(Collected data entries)
File: config.mk
export PLATFORM = sky130hd
export DESIGN_NAME = dataio_arbiter_flat
export DESIGN_NICKNAME = d
export VERILOG_FILES = /design/src/rtl/dataio_arbiter_if.sv /design/src/rtl/dataio_arbiter.sv /design/src/flat_wrapper.sv
export SDC_FILE = /design/constraint.sdc
export NUM_CORES = 1
export LEC_CHECK = 0
export ABC_CLOCK_PERIOD_IN_PS = 1250
export BUFFER_PORTS_ARGS = -buffer_cell sky130_fd_sc_hd__buf_2
export CORE_AREA = 2 2 174 176
export CTS_CLUSTER_SIZE = 28
export DETAILED_ROUTE_END_ITERATION = 16
export DIE_AREA = 0 0 176 178
export GPL_TIMING_DRIVEN = 0
export PLACE_DENSITY = 0.58
export SYNTH_ARGS = -nofsm -noshare
export SYNTH_HDL_FRONTEND = slang
export SYNTH_SLANG_ARGS = --single-unit
File: constraint.sdc
create_clock -name iCLOCK -period 1.25 [get_ports iCLOCK]
set_input_delay 0.0625 -clock iCLOCK [delete_from_list [all_inputs] [get_ports iCLOCK]]
set_output_delay 0.0625 -clock iCLOCK [all_outputs]
set_load 0.005 [all_outputs]
File: src/rtl/dataio_arbiter_if.sv
// rtl/dataio_arbiter_if.sv - requester and shared data-port interfaces for dataio_arbiter
// Requesters are masters of dataio_req_if; the arbiter is master of dataio_port_if.
interface dataio_req_if;
   logic        req;
   logic        busy;
   logic [1:0]  order;
   logic        rw;
   logic [13:0] tid;
   logic [1:0]  mmumod;
   logic [31:0] pdt;
   logic [31:0] addr;
   logic [31:0] wdata;
   logic        valid;
   logic [31:0] rdata;

   modport master (output req, order, rw, tid, mmumod, pdt, addr, wdata,
                   input  busy, valid, rdata);
   modport slave  (input  req, order, rw, tid, mmumod, pdt, addr, wdata,
                   output busy, valid, rdata);
endinterface

interface dataio_port_if;
   logic        req;
   logic [1:0]  order;
   logic        rw;
   logic [13:0] tid;
   logic [1:0]  mmumod;
   logic [31:0] pdt;
   logic [31:0] addr;
   logic [31:0] wdata;
   logic        busy;
   logic        rvalid;
   logic [31:0] rdata;

   modport master (output req, order, rw, tid, mmumod, pdt, addr, wdata,
                   input  busy, rvalid, rdata);
   modport slave  (input  req, order, rw, tid, mmumod, pdt, addr, wdata,
                   output busy, rvalid, rdata);
endinterface

File: src/rtl/dataio_arbiter.sv
// rtl/dataio_arbiter.sv - two-requester arbiter onto one shared data port, one transaction in flight
// Optional feature: DATAIO_ARBITER_ROUND_ROBIN_EN selects round-robin instead of fixed S0 priority.
module dataio_arbiter (
   input  logic          iCLOCK,
   input  logic          inRESET,
   dataio_req_if.slave   s0,
   dataio_req_if.slave   s1,
   dataio_port_if.master dio
);

   typedef enum logic [1:0] {IDLE = 2'd0, ISSUE = 2'd1, RD_WAIT = 2'd2} state_t;

   state_t      state_q,  state_d;
   logic        owner_q,  owner_d;
   logic [1:0]  order_q,  order_d;
   logic        rw_q,     rw_d;
   logic [13:0] tid_q,    tid_d;
   logic [1:0]  mmumod_q, mmumod_d;
   logic [31:0] pdt_q,    pdt_d;
   logic [31:0] addr_q,   addr_d;
   logic [31:0] wdata_q,  wdata_d;
`ifdef DATAIO_ARBITER_ROUND_ROBIN_EN
   logic        last_q,   last_d;
`endif

   logic grant0, grant1, accept, resp_valid;

   // Grants are only possible in IDLE, which also makes busy purely combinational there.
   always_comb begin
      grant0 = 1'b0;
      grant1 = 1'b0;
      if (state_q == IDLE) begin
`ifdef DATAIO_ARBITER_ROUND_ROBIN_EN
         if (s0.req && s1.req) begin
            grant0 = last_q;
            grant1 = ~last_q;
         end else begin
            grant0 = s0.req;
            grant1 = s1.req;
         end
`else
         grant0 = s0.req;
         grant1 = s1.req & ~s0.req;
`endif
      end
   end

   assign accept  = grant0 | grant1;
   assign s0.busy = (state_q != IDLE) | (s0.req & ~grant0);
   assign s1.busy = (state_q != IDLE) | (s1.req & ~grant1);

   always_comb begin
      state_d  = state_q;
      owner_d  = owner_q;
      order_d  = order_q;
      rw_d     = rw_q;
      tid_d    = tid_q;
      mmumod_d = mmumod_q;
      pdt_d    = pdt_q;
      addr_d   = addr_q;
      wdata_d  = wdata_q;
`ifdef DATAIO_ARBITER_ROUND_ROBIN_EN
      last_d   = last_q;
`endif
      case (state_q)
         IDLE: begin
            if (accept) begin
               owner_d  = grant1;
               order_d  = grant1 ? s1.order  : s0.order;
               rw_d     = grant1 ? s1.rw     : s0.rw;
               tid_d    = grant1 ? s1.tid    : s0.tid;
               mmumod_d = grant1 ? s1.mmumod : s0.mmumod;
               pdt_d    = grant1 ? s1.pdt    : s0.pdt;
               addr_d   = grant1 ? s1.addr   : s0.addr;
               wdata_d  = grant1 ? s1.wdata  : s0.wdata;
`ifdef DATAIO_ARBITER_ROUND_ROBIN_EN
               last_d   = grant1;
`endif
               state_d  = ISSUE;
            end
         end
         ISSUE: begin
            if (!dio.busy) state_d = rw_q ? IDLE : RD_WAIT;
         end
         RD_WAIT: begin
            if (dio.rvalid) state_d = IDLE;
         end
         default: state_d = IDLE;
      endcase
   end

   always_ff @(posedge iCLOCK) begin
      if (!inRESET) begin
         state_q  <= IDLE;
         owner_q  <= 1'b0;
         order_q  <= '0;
         rw_q     <= 1'b0;
         tid_q    <= '0;
         mmumod_q <= '0;
         pdt_q    <= '0;
         addr_q   <= '0;
         wdata_q  <= '0;
`ifdef DATAIO_ARBITER_ROUND_ROBIN_EN
         last_q   <= 1'b1;
`endif
      end else begin
         state_q  <= state_d;
         owner_q  <= owner_d;
         order_q  <= order_d;
         rw_q     <= rw_d;
         tid_q    <= tid_d;
         mmumod_q <= mmumod_d;
         pdt_q    <= pdt_d;
         addr_q   <= addr_d;
         wdata_q  <= wdata_d;
`ifdef DATAIO_ARBITER_ROUND_ROBIN_EN
         last_q   <= last_d;
`endif
      end
   end

   assign dio.req    = (state_q == ISSUE);
   assign dio.rw     = rw_q & dio.req;
   assign dio.order  = order_q;
   assign dio.tid    = tid_q;
   assign dio.mmumod = mmumod_q;
   assign dio.pdt    = pdt_q;
   assign dio.addr   = addr_q;
   assign dio.wdata  = wdata_q;

   // Responses outside RD_WAIT are dropped, so a stale return after reset cannot leak out.
   assign resp_valid = (state_q == RD_WAIT) & dio.rvalid;
   assign s0.valid   = resp_valid & ~owner_q;
   assign s1.valid   = resp_valid &  owner_q;
   assign s0.rdata   = s0.valid ? dio.rdata : 32'h0;
   assign s1.rdata   = s1.valid ? dio.rdata : 32'h0;

endmodule

File: src/flat_wrapper.sv
// flat-port wrapper written by rule: the top's interface ports become plain ports
module dataio_arbiter_flat 
  (iCLOCK, inRESET, s0_req, s0_order, s0_rw, s0_tid, s0_mmumod, s0_pdt, s0_addr, s0_wdata, s0_busy, s0_valid, s0_rdata, s1_req, s1_order, s1_rw, s1_tid, s1_mmumod, s1_pdt, s1_addr, s1_wdata, s1_busy, s1_valid, s1_rdata, dio_req, dio_order, dio_rw, dio_tid, dio_mmumod, dio_pdt, dio_addr, dio_wdata, dio_busy, dio_rvalid, dio_rdata);
  dataio_req_if s0_i ();
  dataio_req_if s1_i ();
  dataio_port_if dio_i ();
  input  logic iCLOCK;
  input  logic inRESET;
  input wire logic [$bits(s0_i.req)-1:0] s0_req;
  input wire logic [$bits(s0_i.order)-1:0] s0_order;
  input wire logic [$bits(s0_i.rw)-1:0] s0_rw;
  input wire logic [$bits(s0_i.tid)-1:0] s0_tid;
  input wire logic [$bits(s0_i.mmumod)-1:0] s0_mmumod;
  input wire logic [$bits(s0_i.pdt)-1:0] s0_pdt;
  input wire logic [$bits(s0_i.addr)-1:0] s0_addr;
  input wire logic [$bits(s0_i.wdata)-1:0] s0_wdata;
  output wire logic [$bits(s0_i.busy)-1:0] s0_busy;
  output wire logic [$bits(s0_i.valid)-1:0] s0_valid;
  output wire logic [$bits(s0_i.rdata)-1:0] s0_rdata;
  input wire logic [$bits(s1_i.req)-1:0] s1_req;
  input wire logic [$bits(s1_i.order)-1:0] s1_order;
  input wire logic [$bits(s1_i.rw)-1:0] s1_rw;
  input wire logic [$bits(s1_i.tid)-1:0] s1_tid;
  input wire logic [$bits(s1_i.mmumod)-1:0] s1_mmumod;
  input wire logic [$bits(s1_i.pdt)-1:0] s1_pdt;
  input wire logic [$bits(s1_i.addr)-1:0] s1_addr;
  input wire logic [$bits(s1_i.wdata)-1:0] s1_wdata;
  output wire logic [$bits(s1_i.busy)-1:0] s1_busy;
  output wire logic [$bits(s1_i.valid)-1:0] s1_valid;
  output wire logic [$bits(s1_i.rdata)-1:0] s1_rdata;
  output wire logic [$bits(dio_i.req)-1:0] dio_req;
  output wire logic [$bits(dio_i.order)-1:0] dio_order;
  output wire logic [$bits(dio_i.rw)-1:0] dio_rw;
  output wire logic [$bits(dio_i.tid)-1:0] dio_tid;
  output wire logic [$bits(dio_i.mmumod)-1:0] dio_mmumod;
  output wire logic [$bits(dio_i.pdt)-1:0] dio_pdt;
  output wire logic [$bits(dio_i.addr)-1:0] dio_addr;
  output wire logic [$bits(dio_i.wdata)-1:0] dio_wdata;
  input wire logic [$bits(dio_i.busy)-1:0] dio_busy;
  input wire logic [$bits(dio_i.rvalid)-1:0] dio_rvalid;
  input wire logic [$bits(dio_i.rdata)-1:0] dio_rdata;
  assign s0_i.req = s0_req;
  assign s0_i.order = s0_order;
  assign s0_i.rw = s0_rw;
  assign s0_i.tid = s0_tid;
  assign s0_i.mmumod = s0_mmumod;
  assign s0_i.pdt = s0_pdt;
  assign s0_i.addr = s0_addr;
  assign s0_i.wdata = s0_wdata;
  assign s0_busy = s0_i.busy;
  assign s0_valid = s0_i.valid;
  assign s0_rdata = s0_i.rdata;
  assign s1_i.req = s1_req;
  assign s1_i.order = s1_order;
  assign s1_i.rw = s1_rw;
  assign s1_i.tid = s1_tid;
  assign s1_i.mmumod = s1_mmumod;
  assign s1_i.pdt = s1_pdt;
  assign s1_i.addr = s1_addr;
  assign s1_i.wdata = s1_wdata;
  assign s1_busy = s1_i.busy;
  assign s1_valid = s1_i.valid;
  assign s1_rdata = s1_i.rdata;
  assign dio_req = dio_i.req;
  assign dio_order = dio_i.order;
  assign dio_rw = dio_i.rw;
  assign dio_tid = dio_i.tid;
  assign dio_mmumod = dio_i.mmumod;
  assign dio_pdt = dio_i.pdt;
  assign dio_addr = dio_i.addr;
  assign dio_wdata = dio_i.wdata;
  assign dio_i.busy = dio_busy;
  assign dio_i.rvalid = dio_rvalid;
  assign dio_i.rdata = dio_rdata;
  dataio_arbiter u_core (.iCLOCK(iCLOCK), .inRESET(inRESET), .s0(s0_i), .s1(s1_i), .dio(dio_i));
endmodule
* Word-level counts from Yosys, hierarchy flattened
Cells that the tools add are included.
** Operators by class
- Equal/unequal tests :: 5
- Multiplexer cells :: 16
- Bitwise gates (word level) :: 14
- Reductions and logical operators :: 4
** Operators with widths (number)
- $mux 32 :: 5
- $mux 14 :: 1
- $mux 2 :: 6
- $and 1x1->1 :: 7
- $pmux 2 s3 :: 1
- $ne 2x2->1 const B :: 2
- $not 1->1 :: 4
- $mux 1 :: 3
- $or 1x1->1 :: 3
- $reduce_and 3->1 :: 1
- $eq 2x1->1 const B :: 1
- $eq 2x2->1 const B :: 1
- $logic_not 2->1 :: 1
- $ne 2x1->1 const B :: 1
- $reduce_and 2->1 :: 1
- $reduce_bool 2->1 :: 1
** Word-level totals
- Register bits :: 118
- Input bits :: 268

* Depth between registers and ports, before layout
- Word-level depth :: 6
- Depth in mapped cells :: 6
- Mapped depth without buffers :: 4

* Worst setup path after synthesis
No wires, ideal clock.
- Path type :: flip-flop to flip-flop
- Start point :: reg u_core.state_q[1]
- End point :: reg u_core.mmumod_q[0], in the netlist u_core.dio.mmumod[0]
- Setup time :: 0.059 ns
- Data arrival time :: 1.252 ns
- Required time :: 1.191 ns
- Setup slack :: -0.060 ns
- Cell stages (with the launch flop) :: 6
- Period minus slack after synthesis :: 1.310 ns
- Cells stage by stage :: dfxtp_1 -> nor2_2 -> inv_4 -> nor2_4 -> buf_1 -> o221a_2
** Between the ends
- Cells in the longest elaborated chain, start to end :: 4
- Elaborated cells between the ends (all ways) :: 6
** RTL lines
- start, declared :: line dataio_arbiter.sv:13 : state_t state_q, state_d;
- start signal, assigned :: line dataio_arbiter.sv:107 : state_q <= state_d;
- $logic_not 2->1 (*) :: line dataio_arbiter.sv:32, dataio_arbiter.sv:65
- $mux 1 :: line dataio_arbiter.sv:32 : if (state_q == IDLE) begin
- $or 1x1->1 :: line dataio_arbiter.sv:48 : assign accept = grant0 | grant1;
- $reduce_and 2->1 (no line)
- end signal, assigned :: line dataio_arbiter.sv:112 : mmumod_q <= mmumod_d;
- end, declared :: line dataio_arbiter.sv:18 : logic [1:0] mmumod_q, mmumod_d;
Mark *: on every way between the ends. The rest lies on a longest branch, timed or not.
A chain may end at the register's enable or synchronous reset.

* Final worst setup path
- Start point :: reg u_core.state_q[0]
- End point :: out s0_rdata[26]
** Between the ends
- Cells in the longest elaborated chain, start to end :: 4
** RTL lines
- $eq 2x2->1 :: line dataio_arbiter.sv:132 : assign resp_valid = (state_q == RD_WAIT) & dio.rvalid;
- $and 1x1->1 :: line dataio_arbiter.sv:132
- $and 1x1->1 :: line dataio_arbiter.sv:133 : assign s0.valid = resp_valid & ~owner_q;
- $mux 32 :: line dataio_arbiter.sv:135 : assign s0.rdata = s0.valid ? dio.rdata : 32'h0;
- end, declared :: line flat_wrapper.sv:19 : output wire logic [$bits(s0_i.rdata)-1:0] s0_rdata;
No other way between the ends.

==> load_flow_metrics.sql <==
INSERT INTO impl_metrics (metric_group, metric, value, unit) VALUES
('outcome', 'outcome', 'finished with violations', ''),
('outcome', 'failed_checks', 'negative setup slack', ''),
('floorplanning', 'num_io_pins', '452', ''),
('placement', 'place_inst', '1472', ''),
('clock_tree', 'clkSinkCount', '118', ''),
('sta', 'maxClockFrequency', '0.616', 'GHz'),
('yosys', 'synthesis.area', '5930', 'um^2'),
('pwr', 'switching_share', '30.9', '%'),
('routing', 'via_per_inst', '4.76', ''),
('global_route', 'grt_overflow_total', '0', ''),
('cells_and_area', 'diodes', '0', ''),
('critical_path', 'crit_path_cell_trace', 'and4bb_4 -> clkbuf_16 -> and2_4 -> buf_6', ''),
('global_route', 'grt_pass1_vias', '6928', ''),
('critical_path', 'setup.worst_path.class', 'reg -> out', ''),
('routing', 'detail-route-antenna-nets', '0', ''),
('critical_path', 'r2r_setup_slack', '-330', 'ps'),
('yosys', 'syn-mean-instance-area', '9.37', 'um^2'),
('cells_and_area', 'layout_cells_sized_above_1', '60.7', '%'),
('placement', 'hpwl', '22400', 'um'),
('placement', 'port_buffers', '449', ''),
('critical_path', 'r2r.worst_path.cells', '8', ''),
('pwr', 'p_seq_share', '33.9', '%'),
('pwr', 'vdd_drop_max', '0.000799', 'V'),
('sta', 'clock-skew-final', '19.8', 'ps'),
('yosys', 'synth_compound_gate_area_share', '38.4', '%'),
('hold_path', 'min-delay-path-class', 'in -> reg', ''),
('sta', 'worst_slew_pin_slew', '1030', 'ps'),
('yosys', 'ys_top_cells_by_area', 'sky130_fd_sc_hd__dfxtp_1, sky130_fd_sc_hd__o221a_2, sky130_fd_sc_hd__a2bb2oi_1', ''),
('yosys', 'synth.yosys.seq_area_share', '39.8', '%'),
('pwr', 'internal_power_summed_over_all_cells', '9.27', 'mW'),
('sta', 'slew_viol_final', '0', ''),
('cells_and_area', 'area.growth.synth_to_final', '87.9', '%'),
('yosys', 'synthSimpleGateAreaFrac', '15.4', '%'),
('clock_tree', 'clk_root_buffer_cell', 'sky130_fd_sc_hd__clkbuf_16', ''),
('pwr', 'pwr_density_cell', '1200', 'nW/um^2'),
('yosys', 'xor_xnor_share_of_the_synthesized_area', '0', '%'),
('clock_tree', 'cts_max_level', '4', ''),
('floorplanning', 'fp.dieH', '178', 'um'),
('critical_path', 'worstReg2RegEnd', 'u_core.dio.addr[19]', ''),
('routing', 'drc', '0', ''),
('clock_tree', 'clk_pin_slew_worst_paths', '60', 'ps'),
('routing', 'num_vias', '7345', ''),
('cells_and_area', 'nNetsFinal', '1408', ''),
('yosys', 'synth.largest_area_cell', 'sky130_fd_sc_hd__dfxtp_1', ''),
('global_route', 'first_pass_grt_wire_length', '41600', 'um'),
('sta', 'finalWorstSetupSlack', '-373', 'ps'),
('hold_path', 'min-delay-start', 's1_addr[31]', ''),
('critical_path', 'worst_r2r_startpoint', 'u_core.state_q[0]', ''),
('floorplanning', 'num_rows', '63', ''),
('sta', 'setup_total_negative_slack', '-51190', 'ps'),
('yosys', 'post_synth_mux_area_share', '0', '%'),
('sta', 'timing.final.hold_violations', '0', ''),
('sta', 'setup_failing_eps_final', '186', ''),
('global_route', 'grt_max_degree', '17', ''),
('hold_path', 'hold_path_depth', '3', ''),
('critical_path', 'worst-endpoint-arrival', '1560', 'ps'),
('yosys', 'combinational_family_with_the_most_area_after_synthesis', 'compound AO/OA/AOI/OAI gates', ''),
('yosys', 'yosys.area_share.adder', '0', '%'),
('yosys', 'ys_ff_latch', '118', ''),
('yosys', 'synth.top_cell.area_share', '39.8', '%'),
('sta', 'slew-limit-headroom', '31.5', '%'),
('pwr', 'leakage_power_of_the_design', '5.57', 'nW'),
('floorplanning', 'start_util', '20.2', '%'),
('pwr', 'p_switching', '4.14', 'mW'),
('job', 'max_capacitance_violation_count', '0', ''),
('sta', 'final.hold.worst_slack', '29.7', 'ps'),
('yosys', 'synth_nets', '901', ''),
('routing', 'dr.first_iter.drc_count', '246', ''),
('pwr', 'share_of_total_power_in_the_clock_network', '35.3', '%'),
('critical_path', 'crit_slowest_cell', 'sky130_fd_sc_hd__and4bb_4', ''),
('global_route', 'grtUsageTotal', '17.5', '%');
worst max path at each step:
| stage | startpoint | to | slack (ps) | depth (start not counted) |
|---|---|---|---|---|
| after detailed placement | s0_req | u_core.dio.pdt[13] | -770 | 6 |
| final | u_core.state_q[0] | s0_rdata[26] | -370 | 4 |
| after floorplan | u_core.state_q[1] | u_core.dio.addr[10] | 10 | 5 |
| after CTS | u_core.state_q[0] | s0_rdata[28] | -380 | 4 |
| after global placement | s0_req | u_core.dio.pdt[13] | -770 | 6 |
| after global routing | u_core.owner_q | s0_rdata[17] | -430 | 4 |
critical path: cells and delay by family (launching register included):
kind          cells  cell delay [ps]
flops             1              350
buf+inv           2              260
simple gates      2              540
per-stage QoR:
stage	power [mW]	utilization, %	setup slack (ps)	area, um^2
finish	13.4	37.9	-373	11100
global route	14.0	37.9	-430	11100
CTS	12.6	33.5	-379	9860
detailed placement	7.36	29.5	-768	8680
global placement	7.34	29.5	-774	8680
floorplan	5.92	-	11.1	5940
state kept, by name (all words and copies together), names as in the netlist:
| signal | flops |
|---|---|
| u_core.dio.pdt | 32 |
| u_core.dio.wdata | 32 |
| u_core.state_q | 2 |
| u_core.owner_q | 1 |
| u_core.dio.addr | 32 |
| u_core.dio.tid | 14 |
| u_core.rw_q | 1 |
| u_core.dio.mmumod | 2 |
| u_core.dio.order | 2 |
metal layers:
layer	up-vias	share of wire [%]	track usage, %
met5	-	0	0
li1	3447	-	-
met4	0	2.8	5.68
met1	3522	41	21.6
met2	336	49	30.2
met3	40	7.1	3.92
synthesized netlist by cell type:
| master | instances |
|---|---|
| sky130_fd_sc_hd__dfxtp_1 | 118 |
| sky130_fd_sc_hd__nor2_1 | 111 |
| sky130_fd_sc_hd__o221a_2 | 107 |
| sky130_fd_sc_hd__a2bb2oi_1 | 103 |
| sky130_fd_sc_hd__and2_1 | 65 |
| sky130_fd_sc_hd__clkbuf_1 | 48 |
| sky130_fd_sc_hd__buf_1 | 14 |
| sky130_fd_sc_hd__buf_2 | 13 |
| sky130_fd_sc_hd__inv_1 | 10 |
| sky130_fd_sc_hd__a221oi_1 | 8 |
| sky130_fd_sc_hd__o22ai_1 | 8 |
| sky130_fd_sc_hd__a21oi_1 | 6 |
| sky130_fd_sc_hd__buf_4 | 5 |
| sky130_fd_sc_hd__nor2b_1 | 5 |
| sky130_fd_sc_hd__nand2_1 | 3 |
| sky130_fd_sc_hd__a211oi_1 | 1 |
| sky130_fd_sc_hd__a22oi_1 | 1 |
| sky130_fd_sc_hd__and4b_1 | 1 |
| sky130_fd_sc_hd__and4bb_2 | 1 |
| sky130_fd_sc_hd__inv_4 | 1 |
| sky130_fd_sc_hd__nand2b_1 | 1 |
| sky130_fd_sc_hd__nor2_2 | 1 |
| sky130_fd_sc_hd__nor2_4 | 1 |
| sky130_fd_sc_hd__o21ai_1 | 1 |
kinds of logic (layout without fill, tap and decap cells):
logic type             after synthesis  count (layout)
DFF                                118             118
buffers and inverters               91             610
and+or+nand+nor                    189             189
AOI/OAI and AO/OA                  235             236
power by group through the flow:
stage	sequential, mW	combinational (mW)	clock (mW)
6_report	4.55	4.12	4.74
3_3_place_gp	4.54	2.79	0
4_1_cts	4.47	3.30	4.86
3_5_place_dp	4.54	2.81	0
2_1_floorplan	4.56	1.37	0
5_1_grt	4.59	4.39	5.06
final cells by class:
type / count / area (um^2)
Buffer: 73 / 518
Clock buffer: 19 / 433
Clock inverter: 13 / 124
Fill cell: 2996 / 18300
Inverter: 11 / 48.8
Multi-Input combinational cell: 425 / 4140
Sequential cell: 118 / 2370
Tap cell: 390 / 488
Timing Repair Buffer: 494 / 3020
layout by cell type, fill, tap and decap left out, types with 22 or more instances in the layout:
| cell | instances |
|---|---|
| sky130_fd_sc_hd__nor2_1 | 111 |
| sky130_fd_sc_hd__clkbuf_1 | 29 |
| sky130_fd_sc_hd__dfxtp_1 | 115 |
| sky130_fd_sc_hd__buf_8 | 22 |
| sky130_fd_sc_hd__clkbuf_16 | 23 |
| sky130_fd_sc_hd__buf_6 | 27 |
| sky130_fd_sc_hd__a2bb2oi_1 | 103 |
| sky130_fd_sc_hd__buf_2 | 440 |
| sky130_fd_sc_hd__o221a_4 | 93 |
| sky130_fd_sc_hd__and2_1 | 51 |
repair_timing:
action,CTS,global route
pin swaps,11,17
hold endpoints to repair,2,0
hold buffers,2,0
endpoints found under the setup margin,185,186
setup buffers,20,14
cloned,4,7
gates resized for setup,105,171
Note: power is estimated with default switching activity, not from simulation.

**Try it**
From the records above, transcribe without alteration every line from the one with "input wire logic [$bits(s0_i.addr)-1:0]" to the one with "output wire logic [$bits(dio_i.pdt)-1:0]", inclusive.

**Exercise response**
  input wire logic [$bits(s0_i.addr)-1:0] s0_addr;
  input wire logic [$bits(s0_i.wdata)-1:0] s0_wdata;
  output wire logic [$bits(s0_i.busy)-1:0] s0_busy;
  output wire logic [$bits(s0_i.valid)-1:0] s0_valid;
  output wire logic [$bits(s0_i.rdata)-1:0] s0_rdata;
  input wire logic [$bits(s1_i.req)-1:0] s1_req;
  input wire logic [$bits(s1_i.order)-1:0] s1_order;
  input wire logic [$bits(s1_i.rw)-1:0] s1_rw;
  input wire logic [$bits(s1_i.tid)-1:0] s1_tid;
  input wire logic [$bits(s1_i.mmumod)-1:0] s1_mmumod;
  input wire logic [$bits(s1_i.pdt)-1:0] s1_pdt;
  input wire logic [$bits(s1_i.addr)-1:0] s1_addr;
  input wire logic [$bits(s1_i.wdata)-1:0] s1_wdata;
  output wire logic [$bits(s1_i.busy)-1:0] s1_busy;
  output wire logic [$bits(s1_i.valid)-1:0] s1_valid;
  output wire logic [$bits(s1_i.rdata)-1:0] s1_rdata;
  output wire logic [$bits(dio_i.req)-1:0] dio_req;
  output wire logic [$bits(dio_i.order)-1:0] dio_order;
  output wire logic [$bits(dio_i.rw)-1:0] dio_rw;
  output wire logic [$bits(dio_i.tid)-1:0] dio_tid;
  output wire logic [$bits(dio_i.mmumod)-1:0] dio_mmumod;
  output wire logic [$bits(dio_i.pdt)-1:0] dio_pdt;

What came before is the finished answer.